So kann, trotz seinem Adlersblick,
Ein warmer Kopf oft falsch aus wahren Bemerkungen schliessen!
Wir hielten nehmlich bisher mit einem Geheimniß zurück,
Das wir dem Leser sub rosa nunmehr eröffnen müssen.

Herr Caramell hatte, wie wir wissen,
Auf Schatulliösens Herz schon lang ein Auge gehabt;
Und wie die Furcht vor dem Riesen sie erst den wäßrichten Küssen
Des Flußgotts ausgesetzt, – wie drauf, mit Gaben begabt,
Wovon wir die Schatulliösen für Kennerinnen geben,
Don Boreas sie ihm vorm Munde weggeschnappt,
Dieß wird dem geneigten Leser in frischer Erinnerung schweben.
In Caramells Busen lag das Unrecht tief verwahrt,
So er durch ihre Wahl erlitten zu haben glaubte.
Wiewohl er, da ihn der Zufall mit Dindonetten gepaart,
Sich eine kleine Zerstreuung erlaubte;
So schwor er dennoch, (und schwur's bey kaltem Blut)
Nichts sollte vor seiner rächenden Wuth
Die Ungetreue beschützen, sobald er Gelegenheit fände.
Nun hatte sie wider Verhoffen der Zufall in seine Hände
Geliefert.
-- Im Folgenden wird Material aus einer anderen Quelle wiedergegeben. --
[src/rtl/smg_tseg.sv]
module smg_tseg
  import smg_pkg::*;
#(
  parameter int EXT_MB = 16
) (
  input  logic              t_en,
  input  logic [1:0]        t_code,
  input  logic [ADDR_W-1:0] tolm,
  input  logic [ADDR_W-1:0] addr,
  output logic              hit
);
  localparam int MB_W = 12;
  logic [MB_W-1:0]   size_mb;
  logic [ADDR_W:0]   size_b;
  logic [ADDR_W:0]   base_w;
  logic [ADDR_W-1:0] base;

  always_comb begin
    size_mb = '0;
    if (t_en) begin
      case (t_code)
        2'd0:    size_mb = MB_W'(1);
        2'd1:    size_mb = MB_W'(2);
        2'd2:    size_mb = MB_W'(8);
        default: size_mb = MB_W'(EXT_MB);
      endcase
    end
    size_b = {(ADDR_W+1-MB_W-20)'(0), size_mb, 20'd0};
    base_w = {1'b0, tolm} - size_b;
    base   = base_w[ADDR_W] ? '0 : base_w[ADDR_W-1:0];
    hit    = (size_mb != '0) && (addr >= base) && (addr < tolm);
  end
endmodule
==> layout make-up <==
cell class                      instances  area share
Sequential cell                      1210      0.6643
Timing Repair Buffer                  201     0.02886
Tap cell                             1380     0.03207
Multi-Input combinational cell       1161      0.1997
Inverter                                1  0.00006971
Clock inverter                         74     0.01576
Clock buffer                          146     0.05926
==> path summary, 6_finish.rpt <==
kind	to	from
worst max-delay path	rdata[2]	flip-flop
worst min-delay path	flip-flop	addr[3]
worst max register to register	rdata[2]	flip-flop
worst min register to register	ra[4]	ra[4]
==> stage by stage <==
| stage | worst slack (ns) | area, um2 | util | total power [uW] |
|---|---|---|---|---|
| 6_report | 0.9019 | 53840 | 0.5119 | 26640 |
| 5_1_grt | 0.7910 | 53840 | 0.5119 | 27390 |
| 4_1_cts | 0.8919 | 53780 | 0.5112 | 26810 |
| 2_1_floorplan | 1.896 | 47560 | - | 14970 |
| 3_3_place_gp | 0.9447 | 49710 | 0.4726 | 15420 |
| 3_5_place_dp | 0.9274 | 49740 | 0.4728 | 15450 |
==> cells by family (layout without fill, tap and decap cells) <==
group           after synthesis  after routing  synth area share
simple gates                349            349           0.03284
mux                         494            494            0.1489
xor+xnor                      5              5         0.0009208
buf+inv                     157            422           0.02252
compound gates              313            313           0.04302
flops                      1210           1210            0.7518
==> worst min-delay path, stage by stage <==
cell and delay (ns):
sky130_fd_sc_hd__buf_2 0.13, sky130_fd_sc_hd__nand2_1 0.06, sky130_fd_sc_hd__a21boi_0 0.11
--- config.mk ---
export PLATFORM = sky130hd
export DESIGN_NAME = boot_loader
export DESIGN_NICKNAME = d
export VERILOG_FILES = /design/src/rtl/boot_pkg.sv /design/src/rtl/sclk_gen.sv /design/src/rtl/hdr_sender.sv /design/src/rtl/pair_shifter.sv /design/src/rtl/boot_loader.sv
export SDC_FILE = /design/constraint.sdc
export NUM_CORES = 1
export LEC_CHECK = 0
export BUFFER_PORTS_ARGS = -buffer_cell sky130_fd_sc_hd__buf_2
export CAP_MARGIN = 20
export CORE_UTILIZATION = 30
export DETAILED_ROUTE_END_ITERATION = 10
export PLACE_DENSITY = 0.6
export SKIP_LAST_GASP = 1
export SLEW_MARGIN = 20
export SYNTH_ARGS = -nofsm -noshare
export SYNTH_HDL_FRONTEND = slang
export SYNTH_SLANG_ARGS = --single-unit
--- constraint.sdc ---
create_clock -name clk -period 1.75 [get_ports clk]
set_input_delay 0.4375 -clock clk [delete_from_list [all_inputs] [get_ports clk]]
set_output_delay 0.4375 -clock clk [all_outputs]
set_load 0.02 [all_outputs]
### src/rtl/serial_rx_core.sv
module serial_rx_core
   import rxa_pkg::*;
#(
   parameter int OVERSAMPLE  = 16,
   parameter int SYNC_STAGES = 2
) (
   input  logic       clk,
   input  logic       rst_n,
   input  logic       rx_line,
   input  logic       carrier_ok,
   input  logic       div16_sel,
   input  logic [2:0] fmt_code,
   input  logic       rd_strobe,
   output logic [7:0] rx_data,
   output logic       data_ready,
   output logic       parity_err,
   output logic       framing_err,
   output logic       overrun,
   output logic       carrier_lost
);

   if (OVERSAMPLE < 4 || (OVERSAMPLE & (OVERSAMPLE - 1)) != 0) begin : g_bad_osr
      $error("serial_rx_core: OVERSAMPLE must be a power of two of at least 4");
   end
   if (CHAR_W != 8) begin : g_bad_char
      $error("serial_rx_core: character width must be 8");
   end

   logic              line_s;
   logic              srst;
   fmt_t              fmt;
   logic              f_done;
   logic [CHAR_W-1:0] f_data;
   logic              f_perr;
   logic              f_ferr;

   assign srst = !carrier_ok;
   assign fmt  = decode_fmt(fmt_code);

   rxa_sync #(
      .STAGES  (SYNC_STAGES),
      .RST_VAL (1'b1)
   ) i_sync (
      .clk   (clk),
      .rst_n (rst_n),
      .d     (rx_line),
      .q     (line_s)
   );

   rxa_frame #(
      .OVERSAMPLE (OVERSAMPLE)
   ) i_frame (
      .clk   (clk),
      .rst_n (rst_n),
      .srst  (srst),
      .line  (line_s),
      .div16 (div16_sel),
      .fmt   (fmt),
      .done  (f_done),
      .data  (f_data),
      .perr  (f_perr),
      .ferr  (f_ferr)
   );

   rxa_hold i_hold (
      .clk     (clk),
      .rst_n   (rst_n),
      .srst    (srst),
      .done    (f_done),
      .data_in (f_data),
      .perr_in (f_perr),
      .ferr_in (f_ferr),
      .rd      (rd_strobe),
      .data_q  (rx_data),
      .ready_q (data_ready),
      .perr_q  (parity_err),
      .ferr_q  (framing_err),
      .ovr_q   (overrun)
   );

   always_ff @(posedge clk or negedge rst_n) begin
      if (!rst_n)                      carrier_lost <= 1'b0;
      else if (!carrier_ok)            carrier_lost <= 1'b1;
      else if (rd_strobe)              carrier_lost <= 1'b0;
   end

endmodule

### config.mk
export PLATFORM = sky130hd
export DESIGN_NAME = serial_rx_core
export DESIGN_NICKNAME = d
export VERILOG_FILES = /design/src/rtl/rxa_pkg.sv /design/src/rtl/rxa_sync.sv /design/src/rtl/rxa_frame.sv /design/src/rtl/rxa_hold.sv /design/src/rtl/serial_rx_core.sv
export SDC_FILE = /design/constraint.sdc
export NUM_CORES = 1
export LEC_CHECK = 0
export BUFFER_PORTS_ARGS = -buffer_cell sky130_fd_sc_hd__buf_2
export CORE_ASPECT_RATIO = 0.6
export CORE_MARGIN = 2
export CORE_UTILIZATION = 58
export DETAILED_ROUTE_END_ITERATION = 16
export GPL_TIMING_DRIVEN = 1
export PLACE_DENSITY_LB_ADDON = 0.1
export SLEW_MARGIN = 20
export SYNTH_ARGS = -nofsm -noshare
export SYNTH_HDL_FRONTEND = slang
export SYNTH_SLANG_ARGS = --single-unit
export TNS_END_PERCENT = 5
### constraint.sdc
create_clock -name clk -period 2.25 [get_ports clk]
set_clock_uncertainty 0.15 [all_clocks]
set_input_delay 0.1125 -clock clk [delete_from_list [all_inputs] [get_ports clk]]
set_output_delay 0.1125 -clock clk [all_outputs]
set_load 0.1 [all_outputs]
Nichts gliech der Freude, die er darüber empfand.
Ihm konnte der neue Beweis von ihrem Unbestand
Nicht eine Minute entgehn! und da er durch einen der Geister
Im Hause sich ohne Mühe zum Meister
Von ihrem Geheimniß gemacht, so war die Schwierigkeit
Nicht groß, den Angriffsplan gehörig anzulegen.
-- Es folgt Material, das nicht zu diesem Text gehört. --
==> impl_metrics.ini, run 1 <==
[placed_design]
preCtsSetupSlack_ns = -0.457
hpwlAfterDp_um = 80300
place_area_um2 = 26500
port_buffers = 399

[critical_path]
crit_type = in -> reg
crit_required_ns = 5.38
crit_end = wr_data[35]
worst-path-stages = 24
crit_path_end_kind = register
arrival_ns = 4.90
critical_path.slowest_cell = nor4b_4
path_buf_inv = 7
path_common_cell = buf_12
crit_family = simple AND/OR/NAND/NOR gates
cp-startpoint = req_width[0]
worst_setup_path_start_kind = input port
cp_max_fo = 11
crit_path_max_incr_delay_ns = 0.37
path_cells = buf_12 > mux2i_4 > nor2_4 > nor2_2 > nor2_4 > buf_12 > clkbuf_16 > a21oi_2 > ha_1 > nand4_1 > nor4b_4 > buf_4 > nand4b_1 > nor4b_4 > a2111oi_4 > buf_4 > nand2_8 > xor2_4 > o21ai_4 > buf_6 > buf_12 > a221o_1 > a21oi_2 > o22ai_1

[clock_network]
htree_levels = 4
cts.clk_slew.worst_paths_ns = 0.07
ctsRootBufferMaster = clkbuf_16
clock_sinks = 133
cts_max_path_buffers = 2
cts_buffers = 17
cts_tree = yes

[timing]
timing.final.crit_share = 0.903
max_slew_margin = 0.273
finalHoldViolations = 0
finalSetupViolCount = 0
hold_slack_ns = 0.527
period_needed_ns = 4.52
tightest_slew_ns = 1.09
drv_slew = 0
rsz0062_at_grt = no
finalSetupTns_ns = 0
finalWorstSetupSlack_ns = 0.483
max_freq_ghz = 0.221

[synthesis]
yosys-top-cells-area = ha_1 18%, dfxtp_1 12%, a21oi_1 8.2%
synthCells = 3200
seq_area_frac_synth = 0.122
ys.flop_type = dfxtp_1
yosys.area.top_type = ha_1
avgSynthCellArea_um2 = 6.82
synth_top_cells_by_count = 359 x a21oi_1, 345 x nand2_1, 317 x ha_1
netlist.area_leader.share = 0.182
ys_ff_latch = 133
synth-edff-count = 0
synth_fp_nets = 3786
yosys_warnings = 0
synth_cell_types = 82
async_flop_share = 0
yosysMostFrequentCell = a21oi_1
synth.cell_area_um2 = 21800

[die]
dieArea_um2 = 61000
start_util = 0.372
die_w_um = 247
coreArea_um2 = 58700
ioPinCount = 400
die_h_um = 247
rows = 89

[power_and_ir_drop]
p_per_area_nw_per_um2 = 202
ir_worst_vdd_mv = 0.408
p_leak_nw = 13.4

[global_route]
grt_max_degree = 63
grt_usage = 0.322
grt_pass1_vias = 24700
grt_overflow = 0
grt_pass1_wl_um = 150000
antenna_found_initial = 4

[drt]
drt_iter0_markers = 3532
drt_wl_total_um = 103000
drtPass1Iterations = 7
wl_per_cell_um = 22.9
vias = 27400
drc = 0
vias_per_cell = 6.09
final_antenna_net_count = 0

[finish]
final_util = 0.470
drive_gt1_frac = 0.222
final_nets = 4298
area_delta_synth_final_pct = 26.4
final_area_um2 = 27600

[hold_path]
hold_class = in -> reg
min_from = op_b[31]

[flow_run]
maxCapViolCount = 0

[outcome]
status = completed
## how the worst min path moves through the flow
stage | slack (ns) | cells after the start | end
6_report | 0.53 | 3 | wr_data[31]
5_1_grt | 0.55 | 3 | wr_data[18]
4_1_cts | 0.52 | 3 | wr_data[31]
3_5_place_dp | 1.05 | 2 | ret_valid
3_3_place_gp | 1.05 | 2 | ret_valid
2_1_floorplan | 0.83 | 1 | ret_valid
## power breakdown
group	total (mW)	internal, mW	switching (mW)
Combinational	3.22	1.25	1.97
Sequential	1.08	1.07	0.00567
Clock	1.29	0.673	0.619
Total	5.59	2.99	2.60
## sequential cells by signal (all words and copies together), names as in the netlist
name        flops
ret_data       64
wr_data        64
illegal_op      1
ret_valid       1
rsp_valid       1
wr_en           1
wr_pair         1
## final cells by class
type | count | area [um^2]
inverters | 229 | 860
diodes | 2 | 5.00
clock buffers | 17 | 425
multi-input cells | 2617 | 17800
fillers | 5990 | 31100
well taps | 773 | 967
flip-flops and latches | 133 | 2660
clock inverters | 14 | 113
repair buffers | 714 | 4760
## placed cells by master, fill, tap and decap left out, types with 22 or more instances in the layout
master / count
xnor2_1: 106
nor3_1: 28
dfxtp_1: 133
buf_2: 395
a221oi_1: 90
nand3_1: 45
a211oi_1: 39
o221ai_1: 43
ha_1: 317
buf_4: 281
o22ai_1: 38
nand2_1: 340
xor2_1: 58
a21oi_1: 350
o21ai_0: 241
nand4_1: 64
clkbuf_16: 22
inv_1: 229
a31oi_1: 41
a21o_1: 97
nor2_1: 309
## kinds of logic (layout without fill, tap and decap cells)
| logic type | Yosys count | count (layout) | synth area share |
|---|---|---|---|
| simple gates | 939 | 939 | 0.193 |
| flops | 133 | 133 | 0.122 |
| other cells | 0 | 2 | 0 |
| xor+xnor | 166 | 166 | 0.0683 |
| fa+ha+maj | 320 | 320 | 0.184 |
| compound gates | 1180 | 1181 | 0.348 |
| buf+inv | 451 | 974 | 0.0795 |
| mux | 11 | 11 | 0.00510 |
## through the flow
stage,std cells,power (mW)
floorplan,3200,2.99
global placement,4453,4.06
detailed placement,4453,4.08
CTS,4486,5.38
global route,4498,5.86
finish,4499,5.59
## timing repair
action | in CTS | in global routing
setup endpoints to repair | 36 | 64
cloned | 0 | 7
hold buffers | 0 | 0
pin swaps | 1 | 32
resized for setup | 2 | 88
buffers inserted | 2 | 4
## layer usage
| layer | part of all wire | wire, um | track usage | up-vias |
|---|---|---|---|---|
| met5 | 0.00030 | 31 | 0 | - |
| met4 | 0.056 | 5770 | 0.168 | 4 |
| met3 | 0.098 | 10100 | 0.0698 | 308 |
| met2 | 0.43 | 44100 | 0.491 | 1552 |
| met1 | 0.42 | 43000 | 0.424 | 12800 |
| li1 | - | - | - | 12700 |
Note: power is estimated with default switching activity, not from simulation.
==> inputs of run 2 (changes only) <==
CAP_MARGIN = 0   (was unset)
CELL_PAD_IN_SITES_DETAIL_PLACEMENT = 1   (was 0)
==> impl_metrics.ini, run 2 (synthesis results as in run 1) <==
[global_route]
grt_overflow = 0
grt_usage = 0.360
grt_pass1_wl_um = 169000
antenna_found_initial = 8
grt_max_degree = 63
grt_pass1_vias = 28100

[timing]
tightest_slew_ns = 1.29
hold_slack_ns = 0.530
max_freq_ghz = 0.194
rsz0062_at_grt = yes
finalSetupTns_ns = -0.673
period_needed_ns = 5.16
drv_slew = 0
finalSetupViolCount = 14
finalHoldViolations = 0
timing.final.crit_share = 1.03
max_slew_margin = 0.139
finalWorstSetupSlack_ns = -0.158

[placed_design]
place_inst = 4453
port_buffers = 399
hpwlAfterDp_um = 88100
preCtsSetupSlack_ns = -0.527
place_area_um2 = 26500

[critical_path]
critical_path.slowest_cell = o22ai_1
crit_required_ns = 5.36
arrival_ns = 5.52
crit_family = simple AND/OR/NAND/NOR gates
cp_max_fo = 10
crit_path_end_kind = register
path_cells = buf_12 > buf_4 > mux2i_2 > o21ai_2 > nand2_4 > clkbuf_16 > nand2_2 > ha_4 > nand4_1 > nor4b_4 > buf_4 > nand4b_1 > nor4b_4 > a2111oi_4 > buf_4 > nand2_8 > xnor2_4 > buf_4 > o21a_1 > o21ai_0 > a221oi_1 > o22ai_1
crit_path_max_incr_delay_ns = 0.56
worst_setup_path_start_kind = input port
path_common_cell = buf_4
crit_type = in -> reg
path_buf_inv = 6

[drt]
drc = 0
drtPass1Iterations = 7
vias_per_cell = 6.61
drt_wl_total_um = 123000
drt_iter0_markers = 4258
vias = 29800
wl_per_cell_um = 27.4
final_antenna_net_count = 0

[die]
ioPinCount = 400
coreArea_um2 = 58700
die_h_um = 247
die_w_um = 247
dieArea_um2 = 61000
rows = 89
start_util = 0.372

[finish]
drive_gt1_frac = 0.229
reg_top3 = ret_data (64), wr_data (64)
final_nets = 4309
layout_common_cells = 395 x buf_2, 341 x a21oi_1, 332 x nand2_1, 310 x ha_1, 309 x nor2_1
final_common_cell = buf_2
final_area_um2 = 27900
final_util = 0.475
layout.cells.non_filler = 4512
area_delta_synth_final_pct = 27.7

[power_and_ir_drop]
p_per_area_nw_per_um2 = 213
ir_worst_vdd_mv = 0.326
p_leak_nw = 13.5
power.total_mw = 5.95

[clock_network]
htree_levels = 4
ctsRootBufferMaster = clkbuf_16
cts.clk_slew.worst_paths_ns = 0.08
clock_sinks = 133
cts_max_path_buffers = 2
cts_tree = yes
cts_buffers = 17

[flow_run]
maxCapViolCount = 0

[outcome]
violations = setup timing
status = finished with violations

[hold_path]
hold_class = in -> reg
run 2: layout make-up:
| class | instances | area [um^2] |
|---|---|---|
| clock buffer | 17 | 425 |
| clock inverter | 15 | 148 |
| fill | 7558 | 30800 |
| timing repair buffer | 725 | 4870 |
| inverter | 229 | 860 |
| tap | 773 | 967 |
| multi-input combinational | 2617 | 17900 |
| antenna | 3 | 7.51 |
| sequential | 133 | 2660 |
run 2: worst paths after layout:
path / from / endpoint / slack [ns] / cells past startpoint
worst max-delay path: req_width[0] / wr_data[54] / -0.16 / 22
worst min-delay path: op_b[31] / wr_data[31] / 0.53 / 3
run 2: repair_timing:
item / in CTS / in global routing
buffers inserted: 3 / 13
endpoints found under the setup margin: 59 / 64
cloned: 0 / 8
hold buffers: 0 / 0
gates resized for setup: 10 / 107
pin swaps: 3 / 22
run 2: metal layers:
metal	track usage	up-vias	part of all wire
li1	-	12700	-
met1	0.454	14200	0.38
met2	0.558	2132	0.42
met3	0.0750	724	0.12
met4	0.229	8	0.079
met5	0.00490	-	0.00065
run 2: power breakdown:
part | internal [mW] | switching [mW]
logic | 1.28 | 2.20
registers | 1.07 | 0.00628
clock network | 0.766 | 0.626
===== config.mk =====
export PLATFORM = sky130hd
export DESIGN_NAME = sgi_affinity_decoder
export DESIGN_NICKNAME = d
export VERILOG_FILES = /design/src/rtl/sgi_dec_pkg.sv /design/src/rtl/sgi_dec_ctrl.sv /design/src/rtl/sgi_dec_datapath.sv /design/src/rtl/sgi_affinity_decoder.sv
export SDC_FILE = /design/constraint.sdc
export NUM_CORES = 1
export LEC_CHECK = 0
export BUFFER_PORTS_ARGS = -buffer_cell sky130_fd_sc_hd__buf_2
export CELL_PAD_IN_SITES_DETAIL_PLACEMENT = 0
export CELL_PAD_IN_SITES_GLOBAL_PLACEMENT = 1
export CORE_AREA = 3 3 176 178
export CTS_CLUSTER_SIZE = 16
export DETAILED_ROUTE_END_ITERATION = 10
export DIE_AREA = 0 0 179 181
export GPL_ROUTABILITY_DRIVEN = 1
export GPL_TIMING_DRIVEN = 0
export PLACE_DENSITY = 0.69
export SYNTH_ARGS = -nofsm -noshare
export SYNTH_HDL_FRONTEND = slang
export SYNTH_SLANG_ARGS = --single-unit

===== constraint.sdc =====
create_clock -name clk -period 0.8 [get_ports clk]
set_input_delay 0.16 -clock clk [delete_from_list [all_inputs] [get_ports clk]]
set_output_delay 0.16 -clock clk [all_outputs]
set_load 0.01 [all_outputs]

===== src/rtl/sgi_dec_pkg.sv =====
package sgi_dec_pkg;

  localparam int SGI_IDS  = 16;
  localparam int AFF_W    = 8;
  localparam int CORE_AFF_W = 4 * AFF_W;

  typedef struct packed {
    logic [AFF_W-1:0] aff3;
    logic [AFF_W-1:0] aff2;
    logic [AFF_W-1:0] aff1;
    logic [3:0]       sgiId;
    logic [15:0]      targetList;
  } sgiReqT;

  // strobes from control to datapath
  typedef struct packed {
    logic deliver;
  } sgiCtrlT;

  function automatic sgiReqT decodeReq(input logic [63:0] word);
    sgiReqT r;
    r.targetList = word[15:0];
    r.aff1       = word[23:16];
    r.sgiId      = word[27:24];
    r.aff2       = word[39:32];
    r.aff3       = word[55:48];
    return r;
  endfunction

endpackage


===== src/rtl/sgi_dec_ctrl.sv =====
module sgi_dec_ctrl
  import sgi_dec_pkg::*;
(
  input  logic        reqValid,
  input  logic [15:0] targetList,
  output sgiCtrlT     ctrl
);

  // an empty target list is dropped here, so the datapath never loads it
  always_comb begin
    ctrl.deliver = reqValid && (targetList != '0);
  end

endmodule


===== src/rtl/sgi_dec_datapath.sv =====
module sgi_dec_datapath
  import sgi_dec_pkg::*;
#(
  parameter int NUM_CORES = 8
) (
  input  logic                          clk,
  input  logic                          rstN,
  input  sgiCtrlT                       ctrl,
  input  sgiReqT                        req,
  input  logic [CORE_AFF_W*NUM_CORES-1:0] coreAffinity,
  output logic [SGI_IDS*NUM_CORES-1:0]    sgiPending
);

  localparam int SEL_W = $clog2(SGI_IDS);

  for (genvar i = 0; i < NUM_CORES; i++) begin : g_core
    logic [AFF_W-1:0]   myAff3, myAff2, myAff1, myAff0;
    logic               clusterHit, inRange, listHit;
    logic [SGI_IDS-1:0] pendNext, pendQ;

    always_comb begin
      {myAff3, myAff2, myAff1, myAff0} = coreAffinity[i*CORE_AFF_W +: CORE_AFF_W];
      clusterHit = (myAff3 == req.aff3) && (myAff2 == req.aff2) && (myAff1 == req.aff1);
      inRange    = (myAff0[AFF_W-1:SEL_W] == '0);
      listHit    = req.targetList[myAff0[SEL_W-1:0]];
      pendNext   = '0;
      if (ctrl.deliver && clusterHit && inRange && listHit)
        pendNext[req.sgiId] = 1'b1;
    end

    always_ff @(posedge clk or negedge rstN) begin
      if (!rstN) pendQ <= '0;
      else       pendQ <= pendNext;
    end

    assign sgiPending[i*SGI_IDS +: SGI_IDS] = pendQ;

    AST_ONE_ID_PER_CORE: assert property (@(posedge clk) disable iff (!rstN)
      $onehot0(pendQ));

    AST_ID_FROM_REQUEST: assert property (@(posedge clk) disable iff (!rstN)
      ctrl.deliver |=> (pendQ == '0) || pendQ[$past(req.sgiId)]);

    AST_HIGH_AFF0_SILENT: assert property (@(posedge clk) disable iff (!rstN)
      (coreAffinity[i*CORE_AFF_W + SEL_W +: AFF_W-SEL_W] != '0) |=> (pendQ == '0));
  end

endmodule
## src/rtl/cellbuf_addr_gen.sv

```systemverilog
module cellbuf_addr_gen #(
  parameter int BASE_W = 11,
  parameter int SIZE_W = 2,
  parameter int PTR_W  = 7,
  parameter int OFF_W  = 5,
  parameter int REG_W  = 16
) (
  input  logic                      clk,
  input  logic                      rst_n,
  input  logic                      rx_en,
  input  logic                      cfg_we,
  input  logic [REG_W-1:0]          cfg_wdata,
  output logic [REG_W-1:0]          cfg_rdata,
  output logic [REG_W-1:0]          ptr_rdata,
  input  logic                      word_stb,
  input  logic                      cell_end,
  output logic [BASE_W+OFF_W+3:0]   word_addr
);
  localparam int ADDR_W  = BASE_W + OFF_W + 4;
  localparam int SHIFT_B = OFF_W + 4;
  localparam logic [OFF_W-1:0] OFF_MAX = '1;

  logic [SIZE_W-1:0] size_q;
  logic [BASE_W-1:0] base_q;
  logic [PTR_W-1:0]  ptr_q;
  logic [OFF_W-1:0]  off_q;
  logic [PTR_W:0]    depth;
  logic [PTR_W-1:0]  mask;
  logic [PTR_W-1:0]  ptr_inc;

  assign depth   = (PTR_W+1)'(16) << size_q;
  assign mask    = PTR_W'(depth - 1'b1);
  assign ptr_inc = (ptr_q + 1'b1) & mask;

  always_ff @(posedge clk) begin
    if (!rst_n) begin
      size_q <= '0;
      base_q <= '0;
    end else if (cfg_we) begin
      size_q <= cfg_wdata[SIZE_W-1:0];
      base_q <= cfg_wdata[SIZE_W+BASE_W-1:SIZE_W];
    end
  end

  always_ff @(posedge clk) begin
    if (!rst_n || !rx_en)  ptr_q <= '0;
    else if (cell_end)     ptr_q <= ptr_inc;
  end

  always_ff @(posedge clk) begin
    if (!rst_n || !rx_en)             off_q <= '0;
    else if (cell_end)                off_q <= '0;
    else if (word_stb && off_q != OFF_MAX) off_q <= off_q + 1'b1;
  end

  assign cfg_rdata = REG_W'({base_q, size_q});
  assign ptr_rdata = REG_W'(ptr_q);
  assign word_addr = (ADDR_W'(base_q) << SHIFT_B)
                   | (ADDR_W'(ptr_q & mask) << OFF_W)
                   | ADDR_W'(off_q);
endmodule

```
Der Dame selbst war eine Gelegenheit
Sich wieder in Achtung bey ihm zu setzen nicht entgegen.
Und also hatten sie sich bey guter Tageszeit
Zu einem Spatziergang in den Alleen
Des Myrtenwaldes bestellt, von süßer Hoffnung genährt,
Einander wechselsweise recht fein zu hintergehen.
Doch da sie es der Mühe werth
Befanden, des Ritters vermeyntliche Klage
Genauer zu untersuchen, und da hiezu bey Tage
Gelegenheit fehlte, so wurde von Schatulliösen zuletzt
In einem Gartensaale die erste Stunde vor Morgen
Zu einem Tête-à-tête, doch ungern, angesetzt.
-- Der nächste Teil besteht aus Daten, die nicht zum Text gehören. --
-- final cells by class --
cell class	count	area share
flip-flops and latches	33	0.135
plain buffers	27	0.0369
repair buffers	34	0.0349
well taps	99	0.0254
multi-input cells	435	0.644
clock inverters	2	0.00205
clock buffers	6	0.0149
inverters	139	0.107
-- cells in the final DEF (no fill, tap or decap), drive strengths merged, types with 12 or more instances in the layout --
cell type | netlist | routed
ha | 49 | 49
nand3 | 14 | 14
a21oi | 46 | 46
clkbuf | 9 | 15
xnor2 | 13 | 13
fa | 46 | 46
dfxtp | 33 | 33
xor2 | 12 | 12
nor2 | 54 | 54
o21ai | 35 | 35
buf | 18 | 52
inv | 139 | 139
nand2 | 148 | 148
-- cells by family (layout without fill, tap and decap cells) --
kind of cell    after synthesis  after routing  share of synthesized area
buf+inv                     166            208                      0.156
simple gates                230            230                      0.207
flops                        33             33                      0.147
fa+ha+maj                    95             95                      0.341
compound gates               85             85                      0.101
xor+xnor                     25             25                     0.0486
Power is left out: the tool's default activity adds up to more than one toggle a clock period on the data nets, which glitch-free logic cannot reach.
Denn Caramell hatte mit einem entfallnen Wort
Sich merken lassen, ihm sey der schwache Ort
Von ihrer Tugend bekannt. Dieß hieß sie billig besorgen,
Er könnte bey Amadisen zu ihrem Schaden vielleicht
Gebrauch davon machen. Die Liebe ängstigt sich leicht.

Zum Unglück war ein Gnom, in einer Hecke verborgen,
Von dieser geheimen Bestellung ein Zeuge gewesen. Es war
Gerade der Kammer-Gnom der schönen Colifischette,
Ihr so ergeben, daß er sogar
Die Ohren im Fall der Noth für sie gewaget hätte;
Ein kleiner Schalk, wie Pagen meistens sind,
Der seine gutherzige Lust in andrer Plage findt,
Und wenn er Gelegenheit hat, durch seine Schelmereyen
Ein zärtliches Paar um einen Rendez-vous
Zu bringen, oder um Nichts zween Freunde zu entzweyen,
Sich einbildt, es sende der Himmel ein großes Glück ihm zu.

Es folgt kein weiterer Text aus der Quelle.